Nachdem sie eine Weile geflogen waren, fiel Gregor ein, dass Ares nach dem langen Marsch durch den Tunnel noch gar keine Verschnaufpause gehabt hatte. »Willst du dir einen Platz suchen, wo du ein Nickerchen machen kannst?«, fragte er. »Ich halte Wache.« Doch noch während er das sagte, fing er an zu gähnen. Er selbst hatte auch nicht viel geschlafen.
»Ich fühle mich eigenartig wach«, sagte Ares. »Warum schläfst du nicht, während wir fliegen? Ich wecke dich, wenn ich eine Pause brauche.«
»Gut, danke.« Gregor streckte sich auf Ares’ Rücken aus. Das Fell war feucht und roch nach verfaulten Eiern, aber um Gregors Kleider war es auch nicht besser bestellt. Unter dem Fell spürte er Ares’ warmen Körper. Er schloss die Augen und schaltete alle Gedanken ab.
Erst nach etwa sechs Stunden weckte Ares ihn. Sie ließen sich hoch oben in der Felsnische einer Höhle nieder. Nachdem Ares Gregor mit einigen rohen Fischen versorgt hatte, fiel er sofort in einen tiefen Schlaf.
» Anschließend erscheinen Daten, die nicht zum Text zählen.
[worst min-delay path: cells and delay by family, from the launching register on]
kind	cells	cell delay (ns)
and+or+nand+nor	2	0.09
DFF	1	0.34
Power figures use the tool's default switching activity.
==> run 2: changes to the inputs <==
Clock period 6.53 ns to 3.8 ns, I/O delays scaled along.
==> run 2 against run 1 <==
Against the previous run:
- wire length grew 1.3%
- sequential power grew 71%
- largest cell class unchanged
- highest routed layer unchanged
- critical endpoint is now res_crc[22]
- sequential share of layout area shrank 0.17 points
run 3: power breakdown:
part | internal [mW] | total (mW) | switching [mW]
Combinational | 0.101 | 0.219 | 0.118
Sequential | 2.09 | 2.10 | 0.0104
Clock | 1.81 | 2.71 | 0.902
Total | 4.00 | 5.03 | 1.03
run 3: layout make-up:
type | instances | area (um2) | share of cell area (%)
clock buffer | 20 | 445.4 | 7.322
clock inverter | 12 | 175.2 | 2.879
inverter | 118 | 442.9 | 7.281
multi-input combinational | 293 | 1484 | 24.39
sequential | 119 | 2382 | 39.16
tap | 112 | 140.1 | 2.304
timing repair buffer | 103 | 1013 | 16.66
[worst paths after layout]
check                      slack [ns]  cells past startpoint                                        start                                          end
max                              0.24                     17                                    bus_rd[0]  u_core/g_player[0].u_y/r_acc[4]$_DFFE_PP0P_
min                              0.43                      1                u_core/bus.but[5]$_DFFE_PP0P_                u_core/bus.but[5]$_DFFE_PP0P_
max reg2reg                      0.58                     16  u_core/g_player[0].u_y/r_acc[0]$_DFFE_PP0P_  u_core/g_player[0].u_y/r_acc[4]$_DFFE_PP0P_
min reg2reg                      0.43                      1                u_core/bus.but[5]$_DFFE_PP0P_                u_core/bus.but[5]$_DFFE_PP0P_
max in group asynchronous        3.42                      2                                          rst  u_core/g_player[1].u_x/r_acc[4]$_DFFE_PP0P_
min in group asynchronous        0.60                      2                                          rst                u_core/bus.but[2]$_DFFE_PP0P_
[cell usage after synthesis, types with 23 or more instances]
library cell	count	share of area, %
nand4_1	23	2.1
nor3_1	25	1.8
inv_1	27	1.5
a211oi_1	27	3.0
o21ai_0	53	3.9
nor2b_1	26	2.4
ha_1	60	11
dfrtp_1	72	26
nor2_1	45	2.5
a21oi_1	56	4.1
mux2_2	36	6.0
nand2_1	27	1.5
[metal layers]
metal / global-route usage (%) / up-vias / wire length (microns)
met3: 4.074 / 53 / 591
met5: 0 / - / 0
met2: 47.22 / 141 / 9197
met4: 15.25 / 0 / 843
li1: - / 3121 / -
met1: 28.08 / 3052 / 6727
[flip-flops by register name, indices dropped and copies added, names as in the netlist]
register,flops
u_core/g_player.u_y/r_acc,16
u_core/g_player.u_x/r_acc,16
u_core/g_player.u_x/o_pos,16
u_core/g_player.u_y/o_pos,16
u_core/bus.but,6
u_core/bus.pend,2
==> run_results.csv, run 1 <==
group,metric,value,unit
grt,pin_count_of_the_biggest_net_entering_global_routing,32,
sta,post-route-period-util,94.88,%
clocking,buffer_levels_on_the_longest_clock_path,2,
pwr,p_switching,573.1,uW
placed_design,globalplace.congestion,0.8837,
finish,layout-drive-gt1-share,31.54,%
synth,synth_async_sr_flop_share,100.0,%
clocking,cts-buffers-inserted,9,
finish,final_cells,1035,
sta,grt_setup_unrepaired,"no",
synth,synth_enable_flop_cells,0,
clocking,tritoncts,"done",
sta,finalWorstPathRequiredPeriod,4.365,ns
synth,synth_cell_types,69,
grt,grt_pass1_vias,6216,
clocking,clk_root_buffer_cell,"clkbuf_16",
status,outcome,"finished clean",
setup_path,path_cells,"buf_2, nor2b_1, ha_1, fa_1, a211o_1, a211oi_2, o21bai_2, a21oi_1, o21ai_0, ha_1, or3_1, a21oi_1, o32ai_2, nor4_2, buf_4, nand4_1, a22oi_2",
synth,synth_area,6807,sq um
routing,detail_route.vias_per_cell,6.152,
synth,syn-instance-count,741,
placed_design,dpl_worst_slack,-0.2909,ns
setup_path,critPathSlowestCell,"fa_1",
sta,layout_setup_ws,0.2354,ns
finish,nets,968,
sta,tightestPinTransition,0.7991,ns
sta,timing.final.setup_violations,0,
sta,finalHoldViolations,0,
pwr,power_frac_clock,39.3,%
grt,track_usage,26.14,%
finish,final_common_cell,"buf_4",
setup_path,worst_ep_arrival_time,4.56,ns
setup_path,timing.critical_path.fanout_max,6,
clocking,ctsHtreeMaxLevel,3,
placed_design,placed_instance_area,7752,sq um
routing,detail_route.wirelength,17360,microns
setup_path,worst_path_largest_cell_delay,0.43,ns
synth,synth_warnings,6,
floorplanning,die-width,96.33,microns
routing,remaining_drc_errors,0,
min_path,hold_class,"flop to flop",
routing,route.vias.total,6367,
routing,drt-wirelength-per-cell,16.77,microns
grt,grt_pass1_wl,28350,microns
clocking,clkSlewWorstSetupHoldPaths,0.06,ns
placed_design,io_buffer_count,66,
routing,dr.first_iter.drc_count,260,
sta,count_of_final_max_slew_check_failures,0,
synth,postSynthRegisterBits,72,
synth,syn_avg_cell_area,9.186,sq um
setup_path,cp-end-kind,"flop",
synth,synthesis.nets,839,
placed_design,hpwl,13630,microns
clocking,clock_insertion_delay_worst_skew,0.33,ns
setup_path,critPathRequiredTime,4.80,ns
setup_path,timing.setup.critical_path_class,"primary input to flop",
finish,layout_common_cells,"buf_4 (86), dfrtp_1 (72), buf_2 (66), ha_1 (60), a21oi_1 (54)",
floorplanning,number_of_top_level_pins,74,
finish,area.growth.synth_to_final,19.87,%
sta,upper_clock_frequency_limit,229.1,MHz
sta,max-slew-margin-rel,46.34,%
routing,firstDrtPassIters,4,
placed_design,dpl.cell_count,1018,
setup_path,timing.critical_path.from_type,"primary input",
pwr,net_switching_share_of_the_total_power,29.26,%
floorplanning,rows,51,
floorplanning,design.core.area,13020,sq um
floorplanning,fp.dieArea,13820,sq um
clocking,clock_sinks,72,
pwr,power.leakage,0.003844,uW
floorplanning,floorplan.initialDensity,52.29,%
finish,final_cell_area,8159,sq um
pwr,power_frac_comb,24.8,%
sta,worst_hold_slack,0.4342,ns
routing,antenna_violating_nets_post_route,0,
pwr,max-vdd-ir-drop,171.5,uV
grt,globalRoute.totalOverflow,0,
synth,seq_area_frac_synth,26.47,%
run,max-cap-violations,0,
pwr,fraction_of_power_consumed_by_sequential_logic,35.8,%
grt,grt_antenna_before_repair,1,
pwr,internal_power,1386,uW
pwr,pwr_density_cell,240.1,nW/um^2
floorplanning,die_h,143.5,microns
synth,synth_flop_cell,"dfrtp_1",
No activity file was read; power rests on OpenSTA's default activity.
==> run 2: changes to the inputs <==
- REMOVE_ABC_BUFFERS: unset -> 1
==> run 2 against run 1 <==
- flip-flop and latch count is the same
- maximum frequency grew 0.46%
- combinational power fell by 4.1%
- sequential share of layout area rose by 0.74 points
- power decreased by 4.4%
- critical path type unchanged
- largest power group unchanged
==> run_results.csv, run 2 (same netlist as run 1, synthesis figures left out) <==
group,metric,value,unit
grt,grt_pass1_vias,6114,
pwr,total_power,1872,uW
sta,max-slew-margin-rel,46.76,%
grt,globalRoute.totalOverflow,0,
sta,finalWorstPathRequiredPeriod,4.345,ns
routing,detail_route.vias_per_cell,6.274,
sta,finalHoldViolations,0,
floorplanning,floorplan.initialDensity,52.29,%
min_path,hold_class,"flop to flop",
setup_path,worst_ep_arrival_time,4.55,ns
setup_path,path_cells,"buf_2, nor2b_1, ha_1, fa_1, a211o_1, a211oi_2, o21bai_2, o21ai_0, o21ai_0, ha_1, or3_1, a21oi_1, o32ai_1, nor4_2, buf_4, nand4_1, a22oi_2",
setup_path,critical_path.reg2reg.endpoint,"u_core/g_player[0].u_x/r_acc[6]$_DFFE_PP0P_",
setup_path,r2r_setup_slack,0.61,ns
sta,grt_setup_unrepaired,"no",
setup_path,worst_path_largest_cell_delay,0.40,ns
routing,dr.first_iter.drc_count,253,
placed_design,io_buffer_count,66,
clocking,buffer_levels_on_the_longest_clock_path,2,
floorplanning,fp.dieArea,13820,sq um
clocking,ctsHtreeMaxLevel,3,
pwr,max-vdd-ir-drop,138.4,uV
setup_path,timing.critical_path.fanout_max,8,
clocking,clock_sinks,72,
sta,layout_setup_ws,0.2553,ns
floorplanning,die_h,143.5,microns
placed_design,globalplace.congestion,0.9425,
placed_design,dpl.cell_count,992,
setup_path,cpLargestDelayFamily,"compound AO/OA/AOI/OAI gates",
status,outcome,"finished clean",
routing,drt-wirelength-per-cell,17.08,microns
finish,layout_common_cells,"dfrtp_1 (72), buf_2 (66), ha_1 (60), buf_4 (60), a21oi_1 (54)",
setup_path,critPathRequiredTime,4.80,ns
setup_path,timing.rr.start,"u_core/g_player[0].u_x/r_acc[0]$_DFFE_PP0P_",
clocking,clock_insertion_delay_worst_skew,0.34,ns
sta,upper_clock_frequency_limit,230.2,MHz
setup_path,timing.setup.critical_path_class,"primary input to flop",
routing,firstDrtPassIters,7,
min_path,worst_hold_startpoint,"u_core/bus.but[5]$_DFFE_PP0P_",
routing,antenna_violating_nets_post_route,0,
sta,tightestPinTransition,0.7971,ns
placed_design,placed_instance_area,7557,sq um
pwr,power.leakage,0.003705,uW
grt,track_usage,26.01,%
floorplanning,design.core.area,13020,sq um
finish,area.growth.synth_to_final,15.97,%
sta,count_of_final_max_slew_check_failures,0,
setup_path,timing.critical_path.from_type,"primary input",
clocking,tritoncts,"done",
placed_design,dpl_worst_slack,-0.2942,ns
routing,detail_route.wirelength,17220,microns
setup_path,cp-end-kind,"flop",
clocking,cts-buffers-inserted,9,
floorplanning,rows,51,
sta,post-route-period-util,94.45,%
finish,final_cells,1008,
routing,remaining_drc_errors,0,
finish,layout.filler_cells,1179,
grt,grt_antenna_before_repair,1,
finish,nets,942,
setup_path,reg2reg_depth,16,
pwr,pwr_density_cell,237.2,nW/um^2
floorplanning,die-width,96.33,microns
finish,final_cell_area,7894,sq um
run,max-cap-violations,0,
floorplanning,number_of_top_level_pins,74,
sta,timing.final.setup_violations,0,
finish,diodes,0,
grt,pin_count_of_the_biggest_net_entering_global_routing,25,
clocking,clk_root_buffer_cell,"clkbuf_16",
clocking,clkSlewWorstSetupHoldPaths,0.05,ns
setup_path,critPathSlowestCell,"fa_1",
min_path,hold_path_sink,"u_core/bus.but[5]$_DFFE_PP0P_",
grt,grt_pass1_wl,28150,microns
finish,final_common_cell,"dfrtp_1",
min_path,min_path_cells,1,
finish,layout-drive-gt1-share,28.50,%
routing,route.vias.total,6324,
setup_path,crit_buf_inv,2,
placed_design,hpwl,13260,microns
--- config.mk ---
export PLATFORM = sky130hd
export DESIGN_NAME = uart_rx_flat
export DESIGN_NICKNAME = d
export VERILOG_FILES = /design/src/rtl/uart_rx_if.sv /design/src/rtl/uart_rx.sv /design/src/flat_wrapper.sv
export SDC_FILE = /design/constraint.sdc
export NUM_CORES = 1
export LEC_CHECK = 0
export BUFFER_PORTS_ARGS = -buffer_cell sky130_fd_sc_hd__buf_2
export CAP_MARGIN = 30
export CORE_ASPECT_RATIO = 1.25
export CORE_MARGIN = 3
export CORE_UTILIZATION = 62
export DETAILED_ROUTE_END_ITERATION = 16
export HOLD_SLACK_MARGIN = 0.12
export PLACE_DENSITY = 0.85
export SYNTH_ARGS = -nofsm -noshare
export SYNTH_HDL_FRONTEND = slang
export SYNTH_SLANG_ARGS = --single-unit
--- constraint.sdc ---
create_clock -name clk -period 4.6 [get_ports clk]
set_input_delay 0.92 -clock clk [delete_from_list [all_inputs] [get_ports clk]]
set_output_delay 0.92 -clock clk [all_outputs]
set_load 0.05 [all_outputs]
Gregor nahm einen Fisch und zog mit den Zähnen einen Hautstreifen ab. Dann biss er in das kalte Fleisch. Howard hatte die Fische immer mit dem Messer ausgenommen und einzelne Stückchen fein säuberlich aus den Gräten herausgeschnitten. Gregor besaß kein Messer, er hatte noch nicht mal ein Schwert. Aber was spielte das jetzt auch für eine Rolle? Wie er so auf dem Felsvorsprung über seinen Fisch gebeugt dasaß, kam er sich vor wie auf einer Zeitreise. Er hatte sich in einen Neandertaler verwandelt, der die Zähne in rohes Fleisch schlug, nur um seinen Körper mit den lebensnotwendigen Kalorien zu versorgen. Das musste ein hartes Leben gewesen sein. Sein eigenes war allerdings auch nicht gerade ein Sonntagsspaziergang.
Sehnsüchtig dachte er an alle möglichen schweren, fetten Gerichte. An Mrs Cormacis Lasagne mit viel Soße und Käse. Schokoladenkuchen mit dicker Glasur. Kartoffelbrei mit Soße. Mit einem Stöhnen riss er ein zähes Stück Fisch ab. Wenn man Hunger hat, dachte er, lassen sich Hunderte oder auch Tausende Jahre zivilisatorischer Entwicklung im Nu auslöschen.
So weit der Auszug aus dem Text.